One future-oriented company that respects and has learned from the past and appreciates its founder is McDonalds’s. This fast-food firm knows that the past can’t be repeated. This firm is in constant search of innovations to remain competitive, to build on its past reputation, and to improve its position in holding off more and more competitors. McDonald’s innovations include the Big Mac, the Egg Mc Muffin, etc.

McDonald’s keeps innovating and improving and learns from the past because it can’t afford to be lazy and nonrespective. The competition is too fierce and opportunistic. The firm responds to its changing external and internal environment with new products environmentally friendly waste products, improved service and better ways doing business.

Whether McDonald’s Corporation founder Ray Kroc ever studies or considered the historical roots of management isn’t known. However, by reviewing Kroc’s style and strategies, we get the impression that he used the past as a way of learning how to manage his and McDonalds’s future.

Kroc was an innovator who favoured taking action to stay ahead of the competition. The firm’s history clearly shows that his insistence on quality has become a part of McDonald’s internal cultural fabric.

Answer the questions:

    1. What are top priorities in managing the future?

    2. What is the difference between a past oriented company and a future-oriented company?

    3. Why is McDonald’s a success?

    4. Who was McDonald’s Corporation founded by?

    5. What has become a part of McDonald’s internal cultural fabric?

SCIENTIFIC MANAGEMENT

Frederic Winslow Taylor (1856-1915. F/W/Taylor called the Father of Scientific Management was an engineer by training.

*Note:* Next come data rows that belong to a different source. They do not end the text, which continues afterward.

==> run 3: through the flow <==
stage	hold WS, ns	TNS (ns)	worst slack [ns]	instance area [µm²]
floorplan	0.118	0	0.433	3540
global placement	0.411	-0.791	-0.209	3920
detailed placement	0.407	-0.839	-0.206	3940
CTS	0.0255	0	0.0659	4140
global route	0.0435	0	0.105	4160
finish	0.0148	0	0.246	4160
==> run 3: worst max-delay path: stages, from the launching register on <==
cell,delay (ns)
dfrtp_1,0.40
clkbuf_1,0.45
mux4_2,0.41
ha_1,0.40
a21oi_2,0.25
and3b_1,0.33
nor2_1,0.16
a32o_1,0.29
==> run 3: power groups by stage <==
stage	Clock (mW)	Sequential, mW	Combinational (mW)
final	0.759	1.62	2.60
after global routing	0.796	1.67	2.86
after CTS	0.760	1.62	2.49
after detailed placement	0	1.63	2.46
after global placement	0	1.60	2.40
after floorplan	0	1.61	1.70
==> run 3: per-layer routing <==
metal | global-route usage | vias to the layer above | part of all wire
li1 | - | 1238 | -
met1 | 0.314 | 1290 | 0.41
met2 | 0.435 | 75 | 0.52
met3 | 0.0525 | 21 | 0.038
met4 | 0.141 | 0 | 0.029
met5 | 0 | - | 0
**config.mk**
```make
export PLATFORM = sky130hd
export DESIGN_NAME = irq_ctrl
export DESIGN_NICKNAME = d
export VERILOG_FILES = /design/src/rtl/irq_ctrl_pkg.sv /design/src/rtl/irq_ctrl_sync.sv /design/src/rtl/irq_ctrl.sv
export SDC_FILE = /design/constraint.sdc
export NUM_CORES = 1
export LEC_CHECK = 0
export ABC_AREA = 1
export CAP_MARGIN = 20
export CORE_ASPECT_RATIO = 0.6
export CORE_MARGIN = 1
export CORE_UTILIZATION = 46
export CTS_CLUSTER_DIAMETER = 60
export DETAILED_ROUTE_END_ITERATION = 10
export PLACE_DENSITY = 0.8
export SYNTH_ARGS = -nofsm -noshare
export SYNTH_HDL_FRONTEND = slang
export SYNTH_SLANG_ARGS = --single-unit
```
**constraint.sdc**
```tcl
create_clock -name clk -period 1.6 [get_ports clk]
set_input_delay 0.32 -clock clk [delete_from_list [all_inputs] [get_ports clk]]
set_output_delay 0.32 -clock clk [all_outputs]
set_load 0.02 [all_outputs]
```
**src/rtl/irq_ctrl_pkg.sv**
```systemverilog
// Shared definitions for the interrupt source controller: register map,
// mode encodings, bus direction encodings and the ID priority helper.
package irq_ctrl_pkg;

  // Word register index on the slave bus.
  typedef enum logic [1:0] {
    REG_PEND   = 2'h0,
    REG_ENABLE = 2'h1,
    REG_MODE   = 2'h2,
    REG_ID     = 2'h3
  } reg_addr_e;

  localparam int   IRQ_CTRL_ADDR_W   = 2;
  localparam logic IRQ_MODE_EDGE     = 1'b1;
  localparam logic IRQ_MODE_LEVEL    = 1'b0;
  localparam int   IRQ_ID_VALID_LOC  = 31;

  // Bus direction on the rw line.
  localparam logic BUS_READ  = 1'b1;
  localparam logic BUS_WRITE = 1'b0;

  // One decoded bus access for the current cycle.
  typedef struct packed {
    logic      rd;
    logic      wr;
    reg_addr_e addr;
  } bus_req_t;

  // Index of the lowest set bit; 0 when nothing is set.
  function automatic logic [4:0] lowest_set(input logic [31:0] v);
    logic [4:0] idx;
    idx = '0;
    for (int i = 31; i >= 0; i--) begin
      if (v[i]) idx = 5'(i);
    end
    return idx;
  endfunction

endpackage

```
**src/rtl/irq_ctrl_sync.sv**
```systemverilog
// Per-channel input conditioning: a SYNC_STAGES-deep synchroniser for the
// raw asynchronous line, a one-cycle delayed copy, and a rising-edge pulse.
module irq_sync #(
  parameter int SYNC_STAGES = 2
) (
  input  logic clk,
  input  logic reset,
  input  logic src_i,
  output logic s_o,
  output logic edge_o
);

  logic [SYNC_STAGES-1:0] sync_q, sync_d;
  logic                   s_dly_q, s_dly_d;

  // Shift the raw line through the synchroniser and keep one cycle of history.
  always_comb begin
    sync_d  = {sync_q[SYNC_STAGES-2:0], src_i};
    s_dly_d = sync_q[SYNC_STAGES-1];
  end

  // Synchroniser and history flops; reset is sampled on the clock edge.
  always_ff @(posedge clk) begin
    if (!reset) begin
      sync_q  <= '0;
      s_dly_q <= 1'b0;
    end else begin
      sync_q  <= sync_d;
      s_dly_q <= s_dly_d;
    end
  end

  assign s_o    = sync_q[SYNC_STAGES-1];
  assign edge_o = sync_q[SYNC_STAGES-1] & ~s_dly_q;

endmodule

```
**src/rtl/irq_ctrl.sv**
```systemverilog
// Interrupt source controller: synchronises peripheral interrupt lines,
// latches them as edge- or level-sensitive pending bits, and exposes
// PEND / ENABLE / MODE / ID to the CPU over the AZPR slave bus.
// irq is the registered AND of pending and enable bits.
module irq_ctrl
  import irq_ctrl_pkg::*;
#(
  parameter int IRQ_CH      = 8,
  parameter int SYNC_STAGES = 2
) (
  input  logic                       clk,
  input  logic                       reset,
  input  logic                       cs_,
  input  logic                       as_,
  input  logic                       rw,
  input  logic [IRQ_CTRL_ADDR_W-1:0] addr,
  input  logic [31:0]                wr_data,
  output logic [31:0]                rd_data,
  output logic                       rdy_,
  input  logic [IRQ_CH-1:0]          src,
  output logic [IRQ_CH-1:0]          irq
);

  logic [IRQ_CH-1:0] s_vec;
  logic [IRQ_CH-1:0] edge_vec;

  logic [IRQ_CH-1:0] pend_q,   pend_d;
  logic [IRQ_CH-1:0] enable_q, enable_d;
  logic [IRQ_CH-1:0] mode_q,   mode_d;
  logic [IRQ_CH-1:0] irq_q,    irq_d;
  logic [31:0]       rd_data_q, rd_data_d;
  logic              rdy_q,    rdy_d;

  bus_req_t          req;
  logic [IRQ_CH-1:0] wr_bits;
  logic [IRQ_CH-1:0] pend_en;
  logic [31:0]       id_val;
  logic [31:0]       rd_val;
  logic [IRQ_CH-1:0] w1c_mask;
  logic [IRQ_CH-1:0] mode_chg;
  logic [IRQ_CH-1:0] pend_edge;

  // One synchroniser per interrupt source.
  for (genvar i = 0; i < IRQ_CH; i++) begin : g_sync
    irq_sync #(
      .SYNC_STAGES (SYNC_STAGES)
    ) u_sync (
      .clk    (clk),
      .reset  (reset),
      .src_i  (src[i]),
      .s_o    (s_vec[i]),
      .edge_o (edge_vec[i])
    );
  end

  // Register bits above the channel count are never stored.
  if (IRQ_CH < 32) begin : g_unused_wr
    logic unused_wr_hi;
    assign unused_wr_hi = ^wr_data[31:IRQ_CH];
  end

  assign wr_bits = wr_data[IRQ_CH-1:0];

  // Decode the strobes into a read or write of one register this cycle.
  always_comb begin
    // NOTE: every combinational output gets a default first so no path can infer a latch.
    req      = '0;
    req.addr = reg_addr_e'(addr);
    if (!cs_ && !as_) begin
      req.rd = (rw == BUS_READ);
      req.wr = (rw == BUS_WRITE);
    end
  end

  // ID register: valid flag plus the lowest-index enabled pending channel.
  always_comb begin
    pend_en = pend_q & enable_q;
    id_val  = '0;
    if (|pend_en) begin
      id_val[IRQ_ID_VALID_LOC] = 1'b1;
      id_val[4:0]              = lowest_set(32'(pend_en));
    end
  end

  // Read mux on pre-update register values, registered onto the bus.
  always_comb begin
    rd_val = '0;
    unique case (req.addr)
      REG_PEND:   rd_val = 32'(pend_q);
      REG_ENABLE: rd_val = 32'(enable_q);
      REG_MODE:   rd_val = 32'(mode_q);
      REG_ID:     rd_val = id_val;
    endcase
    rd_data_d = req.rd ? rd_val : '0;
    rdy_d     = !(req.rd || req.wr);
  end

  // Pending, enable and mode next-state; a set from an edge beats a W1C clear,
  // and a MODE change clears the affected channels outright.
  always_comb begin
    w1c_mask  = (req.wr && req.addr == REG_PEND) ? wr_bits : '0;
    mode_chg  = (req.wr && req.addr == REG_MODE) ? (wr_bits ^ mode_q) : '0;
    pend_edge = (pend_q & ~w1c_mask) | edge_vec;
    pend_d    = ((pend_edge & mode_q) | (s_vec & ~mode_q)) & ~mode_chg;
    enable_d  = (req.wr && req.addr == REG_ENABLE) ? wr_bits : enable_q;
    mode_d    = (req.wr && req.addr == REG_MODE)   ? wr_bits : mode_q;
    irq_d     = pend_en;
  end

  // Register state; mode resets to all-edge.
  always_ff @(posedge clk) begin
    // NOTE: sequential state uses non-blocking assignments so every flop samples pre-edge values.
    if (!reset) begin
      pend_q    <= '0;
      enable_q  <= '0;
      mode_q    <= {IRQ_CH{IRQ_MODE_EDGE}};
      irq_q     <= '0;
      rd_data_q <= '0;
      rdy_q     <= 1'b1;
    end else begin
      pend_q    <= pend_d;
      enable_q  <= enable_d;
      mode_q    <= mode_d;
      irq_q     <= irq_d;
      rd_data_q <= rd_data_d;
      rdy_q     <= rdy_d;
    end
  end

  assign irq     = irq_q;
  assign rd_data = rd_data_q;
  assign rdy_    = rdy_q;

endmodule

```
## Yosys cells after proc, flatten, opt, wreduce, memory -nomap -nowiden

Cells that the tools add are included.
W data, S select, Z words.

- Flip-flop bits (word level): 89
- Latch bits: 0
- Bits in writable memories: 0
- Memory bits (read-only): 0
- Input bits: 47
- Output and inout bits: 41
- Word-level logic and storage cells: 78
- Memories: 0

- $add $sub $neg: 0
- $mul: 0
- Div/mod/pow operators: 0
- Magnitude comparators: 0
- Eq/ne operators: 3
- Shift-type cells: 0
- Mux-type cells: 14
- Bitwise operators: 28
- Reductions and logical operators: 11

Operator list:

| cell | count |
|---|---|
| $pmux W32 S4 | 1 |
| $and A8 B8 Y8 | 5 |
| $mux W5 | 8 |
| $not A8 Y8 | 3 |
| $mux W8 | 2 |
| $or A8 B8 Y8 | 2 |
| $not A1 Y1 | 9 |
| $and A1 B1 Y1 | 8 |
| $reduce_or A8 Y1 | 1 |
| $xor A8 B8 Y8 | 1 |
| $eq A2 B2 Y1 const B | 2 |
| $logic_and A1 B1 Y1 | 4 |
| $logic_not A1 Y1 | 3 |
| $mux W3 | 1 |
| $eq A2 B1 Y1 const B | 1 |
| $logic_not A2 Y1 | 1 |
| $mux W2 | 1 |
| $reduce_and A2 Y1 | 1 |
| $logic_or A1 B1 Y1 | 1 |
| $mux W1 | 1 |

## Depth between registers and ports, before layout

Gate-level depths: netlist of the first run.

- Depth after elaboration: 11
- Mapped depth: 10
- Depth with buffers taken out: 10

## Hierarchy

From an unflattened synthesis of the first run, not the netlist that was laid out.

- Cells, all modules: 372
- Area, all modules: 2725.1 sq um

Modules (own cells, without submodules):

| module | times used | cells an instance | area an instance (sq um) | seq. area each (sq um) |
|---|---|---|---|---|
| irq_ctrl | 1 | 284 | 1984.4 | 840.8 |
| irq_sync | 8 | 11 | 92.6 | 60.1 |

## Worst setup path before layout of the first run

OpenSTA, ideal clock, no wires.

- Path type: in2reg
- Start: in cs_
- End: reg enable_q[4]
- Arrival time: 1.110 ns
- Required time: 1.484 ns
- Setup slack: 0.374 ns
- Cell stages on the path: 7
- Buffers on the path: 1
- Cell sequence: nor2_2 > nand2_1 > nor2_4 > inv_2 > buf_6 > o21ai_1 > a21oi_1

- Word-level cells in the longest chain between the ends: 4

RTL lines:

| element | line | RTL |
|---|---|---|
| start: declaration | irq_ctrl.sv:13 | `input logic cs_,` |
| $logic_not A1 Y1 | irq_ctrl.sv:69 | `if (!cs_ && !as_) begin` |
| $logic_and A1 B1 Y1 | irq_ctrl.sv:69 |  |
| $mux W2 | irq_ctrl.sv:69 |  |
| $logic_and A1 B1 Y1 | irq_ctrl.sv:105 | `enable_d = (req.wr && req.addr == REG_ENABLE) ? wr_bits : enable_q;` |
| end signal: assignment | irq_ctrl.sv:122 | `enable_q <= enable_d;` |
| end: declaration | irq_ctrl.sv:28 | `logic [IRQ_CH-1:0] enable_q, enable_d;` |

Every way passes these cells.
A chain may end at the register's enable or synchronous reset.

## Final worst setup path of the first run

- Start: reg rd_data_q[4] (netlist: rd_data[4])
- End: out rd_data[4]

RTL lines:

| element | line | RTL |
|---|---|---|
| start: declaration | irq_ctrl.sv:31 | `logic [31:0] rd_data_q, rd_data_d;` |
| start signal: assignment | irq_ctrl.sv:125 | `rd_data_q <= rd_data_d;` |
| end: declaration | irq_ctrl.sv:18 | `output logic [31:0] rd_data,` |

No word-level cell between the ends.

==> results of run 1 <==
## worst register-to-register path, delay by kind of cell, from the launching register on
kind / cells / cell delay, ns
AOI/OAI and AO/OA: 1 / 0.06
and+or+nand+nor: 7 / 0.65
DFF: 1 / 0.33
## power by group
| part | leakage (nW) | internal [mW] | switching (mW) |
|---|---|---|---|
| Combinational | 1.32 | 0.127 | 0.175 |
| Clock | 0.0965 | 0.685 | 0.569 |
| Sequential | 0.538 | 1.69 | 0.0279 |
| Total | 1.96 | 2.50 | 0.771 |
## state kept, by name (all words and copies together), names as in the netlist
| name | flops |
|---|---|
| pend_q | 8 |
| g_sync.u_sync.s_dly_q | 8 |
| irq | 8 |
| rdy_ | 1 |
| rd_data | 9 |
| enable_q | 8 |
| g_sync.u_sync.sync_q | 16 |
| mode_q | 8 |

Taylor believed that management’s principal object should be secure the maximum prosperity for the employer, coupled with the maximum prosperity of each employee. The mutual interdependence of management and worker was a common message he expressed.

Taylor’s view of science insisted upon the systematic observation and measurement of worker activities. He was driven by the notion of applying science to answer questions about efficiency, cooperation and motivation. Taylor believed that inefficient rules of management inevitably lead to inefficiency, low productivity, and low-quality work. He recommended developing a science of management, the scientific selection and development of human resources, and personal cooperation between management and workers. Taylor believed that conflict among employees would obstruct productivity and so should be eliminated.

Taylor advocated maximum specialization of labour. He believed the person should become a specialist and master of specific tasks. Also, he assumes that increased efficiency would result from specialization. Taylor was unhappy with anything short of the one best way. He searched through the use of scientific methods for the one best way to manage.

Taylor tried to find a way to combine the interests of both management and labour to avoid the necessity for sweatshop management. He believed that the key to harmony was seeking to discover the one best way to do a job, determine the optimum work pace, train people to do the job, determine the optimum work pace, train people to do the job properly, and reward successful performance by using an incentive pay system. Taylor believed that cooperation would replace conflict if workers and managers knew what was expected and saw the positive benefits of achieving mutual expectations.

Answer the questions:

  1. What common message did Taylor express?

  2. What did Taylor’s view of “science” insist upon?

  3. Why did Taylor try to find a way to combine the interests of both management and labour?

  4. What was the key to harmony he believed in?

  5. Why did Taylor advocate maximum specialization of labour?